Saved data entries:
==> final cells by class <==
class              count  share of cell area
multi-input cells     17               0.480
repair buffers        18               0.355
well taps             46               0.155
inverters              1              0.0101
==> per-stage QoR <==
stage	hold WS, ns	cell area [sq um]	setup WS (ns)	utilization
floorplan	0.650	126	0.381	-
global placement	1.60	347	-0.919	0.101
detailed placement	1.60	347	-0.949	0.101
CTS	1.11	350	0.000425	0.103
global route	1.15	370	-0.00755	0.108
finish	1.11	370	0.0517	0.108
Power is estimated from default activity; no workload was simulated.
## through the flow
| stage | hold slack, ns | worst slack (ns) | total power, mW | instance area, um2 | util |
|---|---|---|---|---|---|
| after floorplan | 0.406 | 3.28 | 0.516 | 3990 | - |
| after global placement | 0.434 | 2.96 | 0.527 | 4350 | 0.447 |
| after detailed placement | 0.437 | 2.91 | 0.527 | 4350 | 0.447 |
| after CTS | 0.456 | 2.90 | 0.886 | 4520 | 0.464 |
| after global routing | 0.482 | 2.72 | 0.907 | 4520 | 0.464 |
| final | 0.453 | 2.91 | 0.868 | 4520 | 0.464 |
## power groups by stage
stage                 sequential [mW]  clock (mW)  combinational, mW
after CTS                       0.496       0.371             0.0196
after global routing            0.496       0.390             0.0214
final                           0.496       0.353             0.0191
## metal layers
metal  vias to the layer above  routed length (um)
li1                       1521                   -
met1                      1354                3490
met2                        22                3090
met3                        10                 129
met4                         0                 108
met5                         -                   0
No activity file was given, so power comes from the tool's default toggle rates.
==> /design/flow/design.v <==
module HalfAdder (
	input a, b,
	output sum, cout
);
assign sum = a ^ b;
assign cout = a & b;
endmodule
module add_three
#(parameter n = 4)
(
	input [n - 1: 0] in,
	output reg [n - 1: 0] out
);
	always @(in)
		case(in)
			4'b0000: out = 4'b0000;
			4'b0001: out = 4'b0001;
			4'b0010: out = 4'b0010;
			4'b0011: out = 4'b0011;
			4'b0100: out = 4'b0100;
			4'b0101: out = 4'b1000;
			4'b0110: out = 4'b1001;
			4'b0111: out = 4'b1010;
			4'b1000: out = 4'b1011;
			4'b1001: out = 4'b1100;
			default: out = 4'b0000;
		endcase
endmodule
module bcd_to_sev
#(parameter n = 4)
(
	input [n - 1: 0] bin,
	output wire [6: 0] s
);
	reg [6: 0] seg;
	assign s = seg;
	always @(bin[3], bin[2], bin[1], bin[0])
	begin
		case({bin[3], bin[2], bin[1], bin[0]})
			4'b0000: seg = 7'b1000000;
			4'b0001: seg = 7'b1111001;
			4'b0010: seg = 7'b0100100;
			4'b0011: seg = 7'b0110000;
			4'b0100: seg = 7'b0011001;
			4'b0101: seg = 7'b0010010;
			4'b0110: seg = 7'b0000010;
			4'b0111: seg = 7'b1111000;
			4'b1000: seg = 7'b0000000;
			4'b1001: seg = 7'b0011000;
		endcase
	end
endmodule
module b_to_bcd
(
	input [7: 0] A,
	output [3: 0] ONES, TENS,
	output [1: 0] HUNDREDS
);
	wire [3: 0] c1, c2, c3, c4, c5, c6, c7;
	wire [3: 0] d1, d2, d3, d4, d5, d6, d7;
	assign d1 = {1'b0, A[7: 5]};
	assign d2 = {c1[2: 0], A[4]};
	assign d3 = {c2[2: 0], A[3]};
	assign d4 = {c3[2: 0], A[2]};
	assign d5 = {c4[2: 0], A[1]};
	assign d6 = {1'b0, c1[3], c2[3], c3[3]};
	assign d7 = {c6[2: 0], c4[3]};
	assign ONES = {c5[2: 0], A[0]};
	assign TENS = {c7[2: 0], c5[3]};
	assign HUNDREDS = {c6[3], c7[3]};
	add_three m1(d1, c1);
	add_three m2(d2, c2);
	add_three m3(d3, c3);
	add_three m4(d4, c4);
	add_three m5(d5, c5);
	add_three m6(d6, c6);
	add_three m7(d7, c7);
endmodule
module output_unit
(
	input [7: 0] the_input,
	output [6: 0] seg_ones, seg_tens, seg_hun, seg_sign 
);
	wire [7: 0] tcsm_out;
	wire [3: 0] ONES, TENS;
	wire [1: 0] HUNDREDS;
	reg sign_bit;
	twos_comp_to_sign_mag TCSM(.the_input(the_input), .the_output(tcsm_out));
	always @(tcsm_out)
		if(tcsm_out[7] == 1'b1 && tcsm_out[6: 0] == 7'b0000000)
			sign_bit = 1'b1;
		else
			sign_bit = 1'b0;
	b_to_bcd BTBCD(.A({sign_bit, tcsm_out[6: 0]}), .ONES(ONES), .TENS(TENS), .HUNDREDS(HUNDREDS));
	bcd_to_sev BCDTSEV_ones(.bin(ONES), .s(seg_ones));
	bcd_to_sev BCDTSEV_tens(.bin(TENS), .s(seg_tens));
	bcd_to_sev BCDTSEV_hun(.bin({1'b0, 1'b0, HUNDREDS}), .s(seg_hun));
	assign seg_sign[6] = ~tcsm_out[7];
	assign seg_sign[5] = 1'b1;
	assign seg_sign[4] = 1'b1;
	assign seg_sign[3] = 1'b1;
	assign seg_sign[2] = 1'b1;
	assign seg_sign[1] = 1'b1;
	assign seg_sign[0] = 1'b1;
endmodule
module twos_comp_to_sign_mag 
#(parameter n = 8)
(
	input [n - 1: 0] the_input,
	output [n - 1: 0] the_output
);
	wire [n - 1: 0] the_input_xor;
	wire [n - 3: 0] sec_input;
	assign the_input_xor[0] = the_input[0] ^ the_input[7];
	assign the_input_xor[1] = the_input[1] ^ the_input[7];
	assign the_input_xor[2] = the_input[2] ^ the_input[7];
	assign the_input_xor[3] = the_input[3] ^ the_input[7];
	assign the_input_xor[4] = the_input[4] ^ the_input[7];
	assign the_input_xor[5] = the_input[5] ^ the_input[7];
	assign the_input_xor[6] = the_input[6] ^ the_input[7];
	HalfAdder HA0(.a(the_input_xor[0]), .b(the_input[7]), .sum(the_output[0]), .cout(sec_input[0]));
	HalfAdder HA1(.a(the_input_xor[1]), .b(sec_input[0]), .sum(the_output[1]), .cout(sec_input[1]));
	HalfAdder HA2(.a(the_input_xor[2]), .b(sec_input[1]), .sum(the_output[2]), .cout(sec_input[2]));
	HalfAdder HA3(.a(the_input_xor[3]), .b(sec_input[2]), .sum(the_output[3]), .cout(sec_input[3]));
	HalfAdder HA4(.a(the_input_xor[4]), .b(sec_input[3]), .sum(the_output[4]), .cout(sec_input[4]));
	HalfAdder HA5(.a(the_input_xor[5]), .b(sec_input[4]), .sum(the_output[5]), .cout(sec_input[5]));
	HalfAdder HA6(.a(the_input_xor[6]), .b(sec_input[5]), .sum(the_output[6]), .cout());
	HalfAdder HA7(.a(the_input[7]), .b(0), .sum(the_output[7]), .cout());
endmodule
==> /design/flow/run.sh <==
#!/bin/bash
# OpenROAD 26Q1-2900-gdf79404cd8, Yosys 0.63+post, stock flow scripts
make -C /OpenROAD-flow-scripts/flow DESIGN_CONFIG=/design/flow/config.mk WORK_HOME=/design/flow/orfs finish
==> /design/flow/config.mk <==
export PLATFORM = sky130hd
export DESIGN_NAME = output_unit
export DESIGN_NICKNAME = output_unit
export VERILOG_FILES = /design/flow/design.v
export SDC_FILE = /design/flow/constraint.sdc
export NUM_CORES = 4
export LEC_CHECK = 1
export CORE_AREA = 10 10 86 86
export DIE_AREA = 0 0 96 96
==> /design/flow/constraint.sdc <==
current_design output_unit

set clk_period 9.3
set clk_io_pct 0.2

create_clock -name clk0 -period $clk_period

set non_clock_inputs [all_inputs -no_clocks]
set_input_delay [expr $clk_period * $clk_io_pct] -clock clk0 $non_clock_inputs
set_output_delay [expr $clk_period * $clk_io_pct] -clock clk0 [all_outputs]
==> flow_summary.rst <==
Metrics
=======

.. list-table::
   :header-rows: 1

   * - Metric
     - Value
   * - LEAKAGE
     - 0.7787 nW
   * - Final design area excluding fillers
     - 1837 um2
   * - Yosys warnings
     - 4
   * - Count of unclocked register or latch pins
     - 19
   * - Setup ws final
     - 0.6759 ns
   * - Data arrival, critical path
     - 6.76 ns
   * - First-pass GRT wire length
     - 5230 um
   * - Final critical-path share of the clock period
     - 92.73%
   * - Number of unconstrained endpoints
     - 19
   * - DP Wirelength
     - 2478 um
   * - Number of remaining DRC errors
     - 0
   * - Total congestion overflow after global routing
     - 0
   * - Gp weighted congestion
     - 0.8800
   * - Final tally of hold violations
     - 0
   * - Max Cap Violations
     - 0
   * - Max transition margin
     - 56.82%
   * - Top_reg_cell synth
     - sky130_fd_sc_hd__dlxtn_1
   * - Yosys simple share
     - 26.66%
   * - Achievable frequency
     - 0.1160 GHz
   * - Number of buffers inserted to repair setup after CTS
     - 0
   * - Row count
     - 27
   * - Max IR drop VDD
     - 47.38 uV
   * - Number of flops mapped to enable cells by yosys
     - 0
   * - Overall power
     - 210.6 uW
   * - Status
     - finished, final reports clean
   * - Startpoint class of the critical path
     - primary input
   * - Pre-CTS setup slack
     - 0.6489 ns
   * - Buffers on Ports
     - 29
   * - Cell taking the most area after synthesis
     - sky130_fd_sc_hd__dlxtn_1
   * - Pin slew with the least headroom to its limit
     - 0.6477 ns
   * - Tool warnings
     - 32
   * - Ant diodes
     - 0
   * - X dimension of the die
     - 96 um
   * - Filler instances
     - 597
   * - Total number of vias
     - 1,324
   * - Utilization after layout
     - 33.15%
   * - Final total negative setup slack
     - 0 ns
   * - Height of the die
     - 96 um
   * - Core Box Area
     - 5540 um2
   * - Share of synthesized cell area in full adder, half adder and majority cells
     - 5.792%
   * - Share of post-route cells with drive strength above 1
     - 4.803%
   * - Share of total power in sequential cells
     - 12.2%
   * - Share of Yosys cell area claimed by the top area cell type
     - 19.42%
   * - IO Count
     - 36
   * - Setup Crit Path Kind
     - in2out
   * - Leading cell type by number of instances after synthesis
     - sky130_fd_sc_hd__dlxtn_1
   * - First-pass iteration count of the detailed router
     - 5
   * - Floorplan core density
     - 26.51%
   * - Post-Syn Area
     - 1469 um2
   * - Switching component of the power
     - 100.4 uW
   * - Number of antenna violations at the first check in global routing
     - 0
   * - Power density normalized to cell area
     - 114.7 nW/um2
   * - Power share of the clock group
     - 0%
   * - Aoi/oai-family share of the synthesized area
     - 25.72%
   * - Unrepaired setup endpoints after global routing
     - false
   * - Total wire length after detailed routing
     - 3128 um
   * - Minimum clock period after layout
     - 8.624 ns
   * - Avg Cell Area, Syn
     - 7.572 um2
   * - Share of async-settable or async-resettable flops after synthesis
     - 0%
   * - Antenna Violating Nets Remaining
     - 0
   * - Post-Synthesis Cells
     - 194
   * - Type of the worst min-delay path
     - in2out
   * - Ranking of synthesized cells by instance count
     - sky130_fd_sc_hd__dlxtn_1, sky130_fd_sc_hd__nor2_1, sky130_fd_sc_hd__nand2_1
   * - Routed wire length per instance
     - 10.39 um
   * - Critical Path Fanout Max
     - 20
   * - Comb pwr share
     - 87.8%
   * - Number of buffers added to fix hold violations after cts
     - 0
   * - XOR Share, Synth
     - 10.99%
   * - Die area
     - 9216 um2
   * - Per-cell via count in the routed design
     - 4.399
   * - Worst Setup End Kind
     - output port
   * - Required time worst endpoint
     - 7.44 ns
   * - First-iteration detailed-routing DRC count
     - 126
   * - Endpoints failing setup
     - 0
   * - Pins over their slew limit
     - 0
   * - Number of cells in the yosys synthesis report
     - 194
   * - Maximum number of pins on one net before global-route repair
     - 22
   * - Top cells by area
     - sky130_fd_sc_hd__dlxtn_1, sky130_fd_sc_hd__ha_1, sky130_fd_sc_hd__buf_4
   * - Switching share of power
     - 47.68%
   * - Post-CTS Resized
     - 0
   * - Number of global-route vias before repair
     - 1,160
   * - Mux share
     - 1.363%
   * - Layout overhead on the synthesized area
     - 25.04%
   * - Post-synthesis sequential element count
     - 19
   * - Number of distinct library cells after synthesis
     - 55
   * - Dominant non-sequential cell family after synthesis
     - simple AND/OR/NAND/NOR gates
   * - Global routing usage summed across all routing layers
     - 6.623%
   * - Internal power
     - 110.2 uW
   * - Total placed instance area
     - 1837 um2
   * - Total cell area reported by yosys after synthesis
     - 1469 um2
==> power by group through the flow <==
| stage | sequential (mW) | combinational [mW] | clock, mW |
|---|---|---|---|
| after CTS | 0.0261 | 0.188 | 0 |
| after global routing | 0.0271 | 0.210 | 0 |
| final | 0.0258 | 0.185 | 0 |
==> critical path, stage by stage <==
cell                              delay (ns)
sky130_fd_sc_hd__clkdlybuf4s50_1        0.71
sky130_fd_sc_hd__ha_1                   0.34
sky130_fd_sc_hd__ha_1                   0.18
sky130_fd_sc_hd__ha_1                   0.17
sky130_fd_sc_hd__ha_1                   0.18
sky130_fd_sc_hd__ha_1                   0.17
sky130_fd_sc_hd__ha_1                   0.50
sky130_fd_sc_hd__and2_1                 0.26
sky130_fd_sc_hd__a31oi_1                0.35
sky130_fd_sc_hd__a21oi_1                0.15
sky130_fd_sc_hd__nor3_2                 0.43
sky130_fd_sc_hd__o21ai_4                0.18
sky130_fd_sc_hd__and2_1                 0.20
sky130_fd_sc_hd__nor4b_2                0.26
sky130_fd_sc_hd__dlxtn_1                0.36
sky130_fd_sc_hd__clkdlybuf4s50_1        0.45
==> registers in the layout, summed over array words and instances, names as in the netlist <==
register	flops
BCDTSEV_hun.seg	5
BCDTSEV_ones.seg	7
BCDTSEV_tens.seg	7
==> cell type report <==
type,instances,area (um2),share of cell area [%]
inverters,6,22.52,1.226
flip-flops and latches,19,285.3,15.53
repair buffers,30,297.8,16.21
well taps,72,90.09,4.905
multi-input cells,174,1141,62.13
==> per-layer routing <==
| layer | part of all wire, % | track usage (%) | up-vias |
|---|---|---|---|
| li1 | - | - | 723 |
| met1 | 50 | 9.423 | 577 |
| met2 | 42 | 10.65 | 24 |
| met3 | 7.8 | 1.415 | 0 |
| met4 | 0 | 0.2457 | 0 |
| met5 | 0 | 0 | - |
==> cells by family (layout without fill, tap and decap cells) <==
logic type,count (synthesis),in the layout
AND/OR/NAND/NOR,76,76
AND-OR/OR-AND,46,46
buffers and inverters,27,36
latches,19,19
XOR/XNOR,15,15
adder cells (fa/ha/maj),7,7
other,2,28
multiplexers,2,2
==> final timing paths <==
check / endpoint / from / cells after the start
worst min-delay path: seg_sign[6] / the_input[7] / 3
worst max-delay path: seg_tens[0] / the_input[7] / 16
==> per-stage QoR <==
stage	instances	hold slack (ns)
2_1_floorplan	220	3.750
6_report	301	5.159
4_1_cts	301	5.173
5_1_grt	301	5.280
3_3_place_gp	301	5.153
3_5_place_dp	301	5.171
==> placed cells by master, fill, tap and decap left out, types with 2 or more instances in the layout <==
cell type	synthesis	layout
sky130_fd_sc_hd__clkdlybuf4s50_1	0	29
sky130_fd_sc_hd__conb_1	2	28
sky130_fd_sc_hd__dlxtn_1	19	19
sky130_fd_sc_hd__nor2_1	18	18
sky130_fd_sc_hd__nand2_1	17	17
sky130_fd_sc_hd__xor2_1	7	7
sky130_fd_sc_hd__a21oi_1	7	7
sky130_fd_sc_hd__nand3_1	7	7
sky130_fd_sc_hd__inv_1	6	6
sky130_fd_sc_hd__xnor2_1	6	6
sky130_fd_sc_hd__nor2b_1	6	6
sky130_fd_sc_hd__nor3_1	6	6
sky130_fd_sc_hd__o21ai_0	6	6
sky130_fd_sc_hd__ha_1	6	6
sky130_fd_sc_hd__nand2b_1	5	5
sky130_fd_sc_hd__a21o_1	4	4
sky130_fd_sc_hd__nand4_1	3	3
sky130_fd_sc_hd__o21a_1	3	3
sky130_fd_sc_hd__or3_1	3	3
sky130_fd_sc_hd__nor4_1	2	2
sky130_fd_sc_hd__a32o_1	2	2
sky130_fd_sc_hd__a211o_1	2	2
sky130_fd_sc_hd__o31ai_1	2	2
sky130_fd_sc_hd__and2_1	2	2
sky130_fd_sc_hd__a31oi_1	2	2
sky130_fd_sc_hd__nor3_2	2	2
sky130_fd_sc_hd__mux2i_1	2	2
sky130_fd_sc_hd__o211ai_1	2	2
Power figures rest on the tool's default switching activity, not on a simulated workload.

■ THE PROBLEM:
Whenever the string "family" turns up in a line above, copy that line out.

■ RESPONSE TO THE EXERCISE:
   * - Aoi/oai-family share of the synthesized area
   * - Dominant non-sequential cell family after synthesis
==> cells by family (layout without fill, tap and decap cells) <==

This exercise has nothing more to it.